> Assignment
Among the lines below, take the one holding "cts.clk_slew.worst_paths_ns = 0.07", the one holding "postLayoutCellArea_um2 = 13600", and all lines between them. Set them down exactly.

> Input records
<file path="src/rtl/spm_seq.sv">
// Serial-parallel multiplier: x is held across a carry-save array while y streams in LSB first.
// It returns the full XW+YW-bit product, unsigned or two's complement, with valid/ready handshakes.
module spm_seq #(
  parameter int XW = 32,
  parameter int YW = 32
) (
  input  logic             clk,
  input  logic             rst,
  input  logic             clear,
  input  logic             in_valid,
  output logic             in_ready,
  input  logic [XW-1:0]    x,
  input  logic [YW-1:0]    y,
  input  logic             signed_mode,
  output logic             out_valid,
  input  logic             out_ready,
  output logic [XW+YW-1:0] p
);

  localparam int N  = XW + YW;
  localparam int CW = $clog2(N + 1);
  localparam logic [CW-1:0] LAST = CW'(N);

  typedef enum logic [1:0] {IDLE, BUSY, DONE} state_t;

  state_t          state_q, state_d;
  logic [XW-1:0]   x_q, x_d;
  logic [YW-1:0]   y_q, y_d;
  logic            sm_q, sm_d;
  logic [XW-2:0]   sum_q, sum_d;
  logic [XW-1:0]   cry_q, cry_d;
  logic            sticky_q, sticky_d;
  logic [CW-1:0]   cnt_q, cnt_d;
  logic [N-1:0]    psh_q, psh_d;
  logic [N-1:0]    p_q, p_d;

  logic            ybit;
  logic            msb_pp;
  logic [XW-1:0]   pp, s_in, fa_s, fa_c;
  logic [YW:0]     y_ext;

  // Each stage adds x[i]&ybit to the sum of the stage above and its own carry.
  // In signed mode the MSB stream is negated serially: bits are copied up to the first 1, then inverted.
  always_comb begin
    ybit           = y_q[0];
    msb_pp         = x_q[XW-1] & ybit;
    pp             = x_q & {XW{ybit}};
    pp[XW-1]       = msb_pp ^ (sm_q & sticky_q);
    s_in           = {1'b0, sum_q};
    fa_s           = pp ^ s_in ^ cry_q;
    fa_c           = (pp & s_in) | (pp & cry_q) | (s_in & cry_q);
    y_ext          = {sm_q & y_q[YW-1], y_q};
  end

  always_comb begin
    state_d  = state_q;
    x_d      = x_q;
    y_d      = y_q;
    sm_d     = sm_q;
    sum_d    = sum_q;
    cry_d    = cry_q;
    sticky_d = sticky_q;
    cnt_d    = cnt_q;
    psh_d    = psh_q;
    p_d      = p_q;
    if (clear) begin
      state_d  = IDLE;
      sum_d    = '0;
      cry_d    = '0;
      sticky_d = 1'b0;
      cnt_d    = '0;
      psh_d    = '0;
      p_d      = '0;
    end else begin
      case (state_q)
        IDLE: begin
          if (in_valid) begin
            x_d      = x;
            y_d      = y;
            sm_d     = signed_mode;
            sum_d    = '0;
            cry_d    = '0;
            sticky_d = 1'b0;
            cnt_d    = '0;
            psh_d    = '0;
            state_d  = BUSY;
          end
        end
        BUSY: begin
          if (cnt_q == LAST) begin
            p_d     = psh_q;
            state_d = DONE;
          end else begin
            sum_d    = fa_s[XW-1:1];
            cry_d    = fa_c;
            sticky_d = sticky_q | (sm_q & msb_pp);
            y_d      = y_ext[YW:1];
            psh_d    = {fa_s[0], psh_q[N-1:1]};
            cnt_d    = cnt_q + 1'b1;
          end
        end
        DONE: begin
          if (out_ready) state_d = IDLE;
        end
        default: state_d = IDLE;
      endcase
    end
  end

  always_ff @(posedge clk or posedge rst) begin
    if (rst) begin
      state_q  <= IDLE;
      x_q      <= '0;
      y_q      <= '0;
      sm_q     <= 1'b0;
      sum_q    <= '0;
      cry_q    <= '0;
      sticky_q <= 1'b0;
      cnt_q    <= '0;
      psh_q    <= '0;
      p_q      <= '0;
    end else begin
      state_q  <= state_d;
      x_q      <= x_d;
      y_q      <= y_d;
      sm_q     <= sm_d;
      sum_q    <= sum_d;
      cry_q    <= cry_d;
      sticky_q <= sticky_d;
      cnt_q    <= cnt_d;
      psh_q    <= psh_d;
      p_q      <= p_d;
    end
  end

  assign in_ready  = (state_q == IDLE);
  assign out_valid = (state_q == DONE);
  assign p         = p_q;

endmodule

</file>
<file path="config.mk">
export PLATFORM = sky130hd
export DESIGN_NAME = spm_seq
export DESIGN_NICKNAME = d
export VERILOG_FILES = /design/src/rtl/spm_seq.sv
export SDC_FILE = /design/constraint.sdc
export NUM_CORES = 1
export LEC_CHECK = 0
export CAP_MARGIN = 20
export CORE_ASPECT_RATIO = 2
export CORE_MARGIN = 4
export CORE_UTILIZATION = 56
export CTS_CLUSTER_DIAMETER = 100
export DETAILED_ROUTE_END_ITERATION = 10
export GPL_TIMING_DRIVEN = 0
export PLACE_DENSITY = 0.8
export REMOVE_ABC_BUFFERS = 1
export SYNTH_ARGS = -nofsm -noshare
export SYNTH_HDL_FRONTEND = slang
export SYNTH_SLANG_ARGS = --single-unit
</file>
<file path="constraint.sdc">
create_clock -name clk -period 11.45 [get_ports clk]
set_clock_uncertainty 0.15 [all_clocks]
set_input_delay 2.29 -clock clk [delete_from_list [all_inputs] [get_ports clk]]
set_output_delay 2.29 -clock clk [all_outputs]
set_load 0.05 [all_outputs]
</file>
==> flow_summary.toml <==
[outcome]
status = "finished clean"

[placed_design]
placed_cells_incl_taps = 1153
dpl_worst_slack_ns = 6.42
dp.final_hpwl_um = 14400
gp_congestion = 0.791
port_buffers = 135
dpl_cell_area_um2 = 12800

[detailed_routing]
wire_per_inst_um = 17.7
first_iter_violations = 274
post_drt_via_cell_ratio = 5.75
drt-total-wl_um = 21200
drc = 0
num_vias = 6875
firstDrtPassIters = 4
final_antenna_net_count = 0

[critical_path]
rr_startpoint = "cnt_q[3]$_DFFE_PP0P_"
crit_family = "buffers and inverters"
critPathLaunch = "state_q[1]$_DFFE_PP0P_"
worst_setup_start_kind = "flip-flop"
timing_worst_setup_path_type = "reg -> out"
crit_path_max_fanout = 9
timing.critical_path.buf_inv = 1
worst-endpoint-arrival_ns = 2.13
worst_setup_end_kind = "primary output"
slowest_delay_ns = 0.87
crit_path_top_delay_cell = "sky130_fd_sc_hd__clkdlybuf4s50_1"
critical_path.cell_chain = "nor2b_1 > clkdlybuf4s50_1"
reg2reg_setup_slack_ns = 8.77
cp_data_required_time_ns = 9.01

[timing]
setup_tns_ns = 0
timing.fmax_mhz = 219
rsz0062_at_grt = "false"
tightest_slew_ns = 0.849
timing.hold.ws_ns = 0.333
relative_slew_margins_pct = 43.3
setup_viol = 0
timing.final.max_slew_violations = 0
min_period_over_period_pct = 39.9
hold_violations = 0
final.setup.worst_slack_ns = 6.88
period_needed_ns = 4.57

[clock_network]
tritoncts_clock_tree = "done"
clockBufferDepth = 3
cts_inserted_buffers = 25
cts.root.buffer_cell = "sky130_fd_sc_hd__clkbuf_16"
insertion_delay_ns = 0.52
cts.clk_slew.worst_paths_ns = 0.07
htree_depth = 1
hold_buffers = 0
post_cts_resized = 0
clk_sink_count = 266
post_cts_buffers = 0

[synthesis]
mappedNetlistArea_um2 = 11000
postSynth.asyncResetShare_pct = 100
synth.cells.most_frequent = "sky130_fd_sc_hd__dfrtp_1, sky130_fd_sc_hd__a22o_1, sky130_fd_sc_hd__mux2_2"
synth_sequential_area_ratio_pct = 60.3
synth_cells = 800
syn_area_per_cell_um2 = 13.8
synth-edff-count = 0
netlist-cell-type-count = 45
synth_ff_type = "sky130_fd_sc_hd__dfrtp_1"
synth_top_area_share_pct = 60.3
synth_seq_cells = 266
yosys.area.top_type = "sky130_fd_sc_hd__dfrtp_1"
synth.most_common_cell = "sky130_fd_sc_hd__dfrtp_1"
yosys-top-cells-area = "sky130_fd_sc_hd__dfrtp_1, sky130_fd_sc_hd__a22o_1, sky130_fd_sc_hd__mux2_2"
synth_warnings = 0

[layout]
layout.cells.non_filler = 1196
postLayoutCellArea_um2 = 13600
final_net_count = 1025
drive_gt1_share_pct = 16.7
area_growth_pct = 23.6

[global_routing]
grt_overflow = 0
grt_pass1_wl_um = 35500
first_global_vias = 7126
grt_antenna_before_repair = 0
maximum_number_of_pins_on_one_net_before_global_route_repair = 131
grtUsageTotal_pct = 19.8

[floorplanning]
rows = 72
start_util_pct = 57.0
core_region_area_um2 = 19400
die_width_um = 107
dieHeight_um = 207
area_of_the_die_um2 = 22100
io_pins = 136

[flow_run]
max-cap-violations = 0

[pwr]
power.leakage_nw = 5.85
power_density_nw_per_um2 = 150
worst_ir_drop_vdd_uv = 149

[min_path]
min-delay-path-class = "reg -> reg"
min_from = "y_q[27]$_DFFE_PP0P_"
-- sequential cells by signal, summed over array words and instances, names as in the netlist --
signal,cells
p,64
sticky_q,1
x_q,32
y_q,32
state_q,2
cry_q,32
cnt_q,7
sm_q,1
sum_q,31
psh_q,64
-- final timing paths --
| check | end | cells after the start |
|---|---|---|
| min in group asynchronous | p[63]$_DFFE_PP0P_ | 2 |
| max in group asynchronous | y_q[17]$_DFFE_PP0P_ | 4 |
| worst max-delay path | out_valid | 2 |
| worst min-delay path | y_q[27]$_DFFE_PP0P_ | 1 |
| worst max register to register | p[31]$_DFFE_PP0P_ | 5 |
| worst min register to register | y_q[27]$_DFFE_PP0P_ | 1 |
-- report_power, final --
group	leakage [nW]	internal (W)	switching, W
sequential	3.57	0.000999	0.0000317
combinational	1.89	0.000117	0.000110
clock	0.388	0.000454	0.000337
total	5.85	0.00157	0.000479
-- per-stage QoR --
step | util [%] | total power [W]
after detailed placement | 66.3 | 0.00128
after CTS | 70.4 | 0.00208
final | 70.4 | 0.00205
after global placement | 63.9 | 0.00125
after global routing | 70.4 | 0.00214
after floorplan | - | 0.00119
-- kinds of logic after synthesis --
group / synth area share [%]
AO/OA/AOI/OAI: 15.4
XOR/XNOR: 0.0794
adder cells (fa/ha/maj): 5.96
buffers and inverters: 5.33
flip-flops: 60.3
multiplexers: 9.98
AND/OR/NAND/NOR: 2.95
-- area by class of cell --
class | instances | area (µm²)
inverters | 68 | 263
well taps | 259 | 324
clock buffers | 39 | 758
flip-flops and latches | 266 | 6660
clock inverters | 3 | 30.0
diodes | 1 | 2.50
repair buffers | 154 | 1760
fillers | 1302 | 5730
multi-input cells | 406 | 3840
-- cell usage in the layout, fill, tap and decap left out, types with 4 or more instances in the layout --
master,count
sky130_fd_sc_hd__a22o_1,130
sky130_fd_sc_hd__buf_16,9
sky130_fd_sc_hd__buf_8,6
sky130_fd_sc_hd__clkbuf_1,6
sky130_fd_sc_hd__clkbuf_16,25
sky130_fd_sc_hd__clkbuf_8,8
sky130_fd_sc_hd__clkdlybuf4s50_1,135
sky130_fd_sc_hd__dfrtp_1,266
sky130_fd_sc_hd__fa_1,31
sky130_fd_sc_hd__inv_1,67
sky130_fd_sc_hd__mux2_1,9
sky130_fd_sc_hd__mux2_2,87
sky130_fd_sc_hd__nand2_1,36
sky130_fd_sc_hd__nand3_1,4
sky130_fd_sc_hd__nor2_1,4
sky130_fd_sc_hd__o22ai_1,61
-- per-layer routing --
layer  global-route usage (%)  routed length, µm
met5                        0                  0
met3                     2.72                922
met4                     6.08                535
met2                     35.6              11500
met1                     24.6               8310
(Power assumes the default switching activity.)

> Response area
cts.clk_slew.worst_paths_ns = 0.07
htree_depth = 1
hold_buffers = 0
post_cts_resized = 0
clk_sink_count = 266
post_cts_buffers = 0

[synthesis]
mappedNetlistArea_um2 = 11000
postSynth.asyncResetShare_pct = 100
synth.cells.most_frequent = "sky130_fd_sc_hd__dfrtp_1, sky130_fd_sc_hd__a22o_1, sky130_fd_sc_hd__mux2_2"
synth_sequential_area_ratio_pct = 60.3
synth_cells = 800
syn_area_per_cell_um2 = 13.8
synth-edff-count = 0
netlist-cell-type-count = 45
synth_ff_type = "sky130_fd_sc_hd__dfrtp_1"
synth_top_area_share_pct = 60.3
synth_seq_cells = 266
yosys.area.top_type = "sky130_fd_sc_hd__dfrtp_1"
synth.most_common_cell = "sky130_fd_sc_hd__dfrtp_1"
yosys-top-cells-area = "sky130_fd_sc_hd__dfrtp_1, sky130_fd_sc_hd__a22o_1, sky130_fd_sc_hd__mux2_2"
synth_warnings = 0

[layout]
layout.cells.non_filler = 1196
postLayoutCellArea_um2 = 13600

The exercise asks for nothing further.